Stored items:
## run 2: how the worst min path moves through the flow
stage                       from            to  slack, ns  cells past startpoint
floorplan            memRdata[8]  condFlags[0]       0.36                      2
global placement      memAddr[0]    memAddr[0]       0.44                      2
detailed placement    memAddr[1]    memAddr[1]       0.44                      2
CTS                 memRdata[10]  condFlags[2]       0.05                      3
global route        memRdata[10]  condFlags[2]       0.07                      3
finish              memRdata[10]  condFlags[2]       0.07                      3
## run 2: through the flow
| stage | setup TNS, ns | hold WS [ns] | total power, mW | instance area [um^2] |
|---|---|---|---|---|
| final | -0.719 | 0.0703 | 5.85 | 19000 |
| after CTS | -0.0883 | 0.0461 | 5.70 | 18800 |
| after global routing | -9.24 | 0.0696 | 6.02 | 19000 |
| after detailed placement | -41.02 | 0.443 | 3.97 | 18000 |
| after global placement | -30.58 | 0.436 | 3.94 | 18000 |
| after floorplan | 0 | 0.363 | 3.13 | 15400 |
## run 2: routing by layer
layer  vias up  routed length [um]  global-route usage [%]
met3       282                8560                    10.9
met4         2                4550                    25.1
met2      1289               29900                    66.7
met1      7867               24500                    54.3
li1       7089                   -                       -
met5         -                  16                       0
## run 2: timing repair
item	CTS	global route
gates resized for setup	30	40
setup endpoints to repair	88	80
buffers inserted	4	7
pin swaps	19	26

Exercise directions
Since only a number is wanted, please say how many lines in the data include the word "repair".

Answer to the problem
2